Без ужаса, омерзения и боли сердечной не могу вспомнить об этих годах. Я убивал людей да войне, вызывал на дуэли, чтоб убить, проигрывал в карты, проедал труды мужиков, казнил их, блудил, обманывал. Ложь, воровство, любодеяния всех родов, пьянство, насилие, убийство… Не было преступления, которого бы я не совершал, и за всё это меня хвалили, считали и считают мои сверстники сравнительно нравственным человеком. Так я жил десять лет.
В это время я стал писать из тщеславия, корыстолюбия и гордости. В писаниях своих я делал то же самое, что и в жизни. Для того чтобы иметь славу и деньги, для которых я писал, надо было скрывать хорошее и выказывать дурное. Я так и делал. Сколько раз я ухитрялся скрывать в писаниях своих, под видом равнодушия и даже лёгкой насмешливости, те мои стремления к добру, которые составляли смысл моей жизни. И я достигал этого: меня хвалили.

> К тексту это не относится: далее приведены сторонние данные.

==> src/rtl/td4_fetch.sv <==
// ---------------------------------------------------------------------------
// td4_fetch : instruction fetch / sequencer for the 4-bit CPU.
//
// Holds a loadable program memory and the program counter. It reads one
// instruction per FETCH cycle and presents it to decode/execute over a
// valid/ready handshake. On acceptance it applies the jump returned by
// execute. A jump to itself on an 0xF op whose immediate names its own
// address is treated as a halt.
//
// Ports
//   in_clk        clock, rising edge
//   in_rst_n      synchronous reset, active-low (memory is not cleared)
//   in_load_en    program memory write strobe (honoured only while idle)
//   in_load_addr  write address
//   in_load_data  write data {op,imm}
//   in_run        1 = run program, 0 = stop after the current instruction
//   in_ready      downstream accepts the issued instruction
//   in_jump       take branch (sampled only in the handshake cycle)
//   in_jump_addr  branch target
//   out_valid     out_op/out_imm/out_pc carry a valid instruction
//   out_op        opcode field
//   out_imm       immediate field
//   out_pc        address of the issued instruction
//   out_halted    self-jump halt detected
// ---------------------------------------------------------------------------
module td4_fetch #(
  parameter int ADDR_W = 4,
  parameter int OP_W   = 4,
  parameter int IMM_W  = 4
) (
  input  logic                    in_clk,
  input  logic                    in_rst_n,
  input  logic                    in_load_en,
  input  logic [ADDR_W-1:0]       in_load_addr,
  input  logic [OP_W+IMM_W-1:0]   in_load_data,
  input  logic                    in_run,
  input  logic                    in_ready,
  input  logic                    in_jump,
  input  logic [ADDR_W-1:0]       in_jump_addr,
  output logic                    out_valid,
  output logic [OP_W-1:0]         out_op,
  output logic [IMM_W-1:0]        out_imm,
  output logic [ADDR_W-1:0]       out_pc,
  output logic                    out_halted
);

  localparam int INSTR_W = OP_W + IMM_W;
  localparam int DEPTH   = 2 ** ADDR_W;
  localparam int CMP_W   = (IMM_W > ADDR_W) ? IMM_W : ADDR_W;

  typedef enum logic [1:0] {
    S_IDLE,
    S_FETCH,
    S_ISSUE,
    S_HALT
  } state_t;

  state_t              r_state;
  state_t              w_next;

  logic [INSTR_W-1:0]  r_mem [0:DEPTH-1];
  logic [ADDR_W-1:0]   r_pc;
  logic [OP_W-1:0]     r_op;
  logic [IMM_W-1:0]    r_imm;
  logic [ADDR_W-1:0]   r_out_pc;

  logic                w_hs;
  logic                w_self_halt;
  logic [ADDR_W-1:0]   w_pc_inc;
  logic [CMP_W-1:0]    w_imm_cmp;
  logic [CMP_W-1:0]    w_pc_cmp;

  assign w_hs      = (r_state == S_ISSUE) && in_ready;
  assign w_pc_inc  = r_pc + ADDR_W'(1);
  assign w_imm_cmp = CMP_W'(r_imm);
  assign w_pc_cmp  = CMP_W'(r_out_pc);

  // Halt idiom: "JMP self" encoded as op=all-ones with imm equal to its own
  // address, and execute confirming the branch back to that same address.
  assign w_self_halt = (r_op == '1) && (w_imm_cmp == w_pc_cmp) &&
                       in_jump && (in_jump_addr == r_out_pc);

  // State register
  always_ff @(posedge in_clk) begin
    if (!in_rst_n) r_state <= S_IDLE;
    else           r_state <= w_next;
  end

  // Next-state logic
  always_comb begin
    w_next = r_state;
    case (r_state)
      S_IDLE:  if (in_run) w_next = S_FETCH;
      S_FETCH: w_next = S_ISSUE;
      S_ISSUE: begin
        if (w_hs) begin
          if (w_self_halt) w_next = S_HALT;
          else if (in_run) w_next = S_FETCH;
          else             w_next = S_IDLE;
        end
      end
      S_HALT:  if (!in_run) w_next = S_IDLE;
      default: w_next = S_IDLE;
    endcase
  end

  // Output logic
  always_comb begin
    out_valid  = (r_state == S_ISSUE);
    out_halted = (r_state == S_HALT);
  end

  // Datapath: issued fields only change in FETCH, so they hold across
  // stalls and keep the last issued values while idle.
  always_ff @(posedge in_clk) begin
    if (!in_rst_n) begin
      r_pc     <= '0;
      r_op     <= '0;
      r_imm    <= '0;
      r_out_pc <= '0;
    end else begin
      case (r_state)
        S_FETCH: begin
          {r_op, r_imm} <= r_mem[r_pc];
          r_out_pc      <= r_pc;
        end
        S_ISSUE: if (w_hs) r_pc <= in_jump ? in_jump_addr : w_pc_inc;
        S_HALT:  if (!in_run) r_pc <= '0;
        default: ;
      endcase
    end
  end

  // Program memory: no reset of contents; a write coinciding with reset is dropped.
  always_ff @(posedge in_clk) begin
    if (in_rst_n && (r_state == S_IDLE) && in_load_en)
      r_mem[in_load_addr] <= in_load_data;
  end

  assign out_op  = r_op;
  assign out_imm = r_imm;
  assign out_pc  = r_out_pc;

endmodule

Двадцати шести лет я приехал после войны в Петербург и сошёлся с писателями. Меня приняли как своего, льстили мне. И не успел я оглянуться, как сословные писательские взгляды на жизнь тех людей, с которыми я сошёлся, усвоились мною и уже совершенно изгладили во мне все мои прежние попытки сделаться лучше. Взгляды эти под распущенность моей жизни подставили теорию, которая её оправдывала.
Взгляд на жизнь этих людей, моих сотоварищей по писанию, состоял в том, что жизнь вообще идёт развиваясь и что в этом развитии главное участие принимаем мы, люди мысли, а из людей мысли главное влияние имеем мы — художники, поэты. Наше призвание — учить людей. Для того же, чтобы не представился тот естественный вопрос самому себе: что я знаю и чему мне учить, — в теории этой было выяснено, что этого и не нужно знать, а что художник и поэт бессознательно учит. Я считался чудесным художником и поэтом, и потому мне очень естественно было усвоить эту теорию. Я — художник, поэт — писал, учил, сам не зная чему. Мне за это платили деньги, у меня было прекрасное кушанье, помещение, женщины, общество, у меня была слава. Стало быть, то, чему я учил, было очень хорошо.
Вера эта в значение поэзии и в развитие жизни была вера, и я был одним из жрецов её. Быть жрецом её было очень выгодно и приятно. И я довольно долго жил в этой вере, не сомневаясь в её истинности. Но на второй и в особенности на третий год такой жизни я стал сомневаться в непогрешимости этой веры и стал её исследовать. Первым поводом к сомнению было то, что я стал замечать, что жрецы этой веры не все были согласны между собою. Одни говорили: мы — самые хорошие и полезные учители, мы учим тому, что нужно, а другие учат неправильно. А другие говорили: нет, мы — настоящие, а вы учите неправильно. И они спорили ссорились, бранились, обманывали, плутовали друг против друга. Кроме того было много между нами людей и не заботящихся о том, кто прав, кто не прав, а просто достигающих своих корыстных целей с помощью этой нашей деятельности. Всё это заставило меня усомниться в истинности нашей веры.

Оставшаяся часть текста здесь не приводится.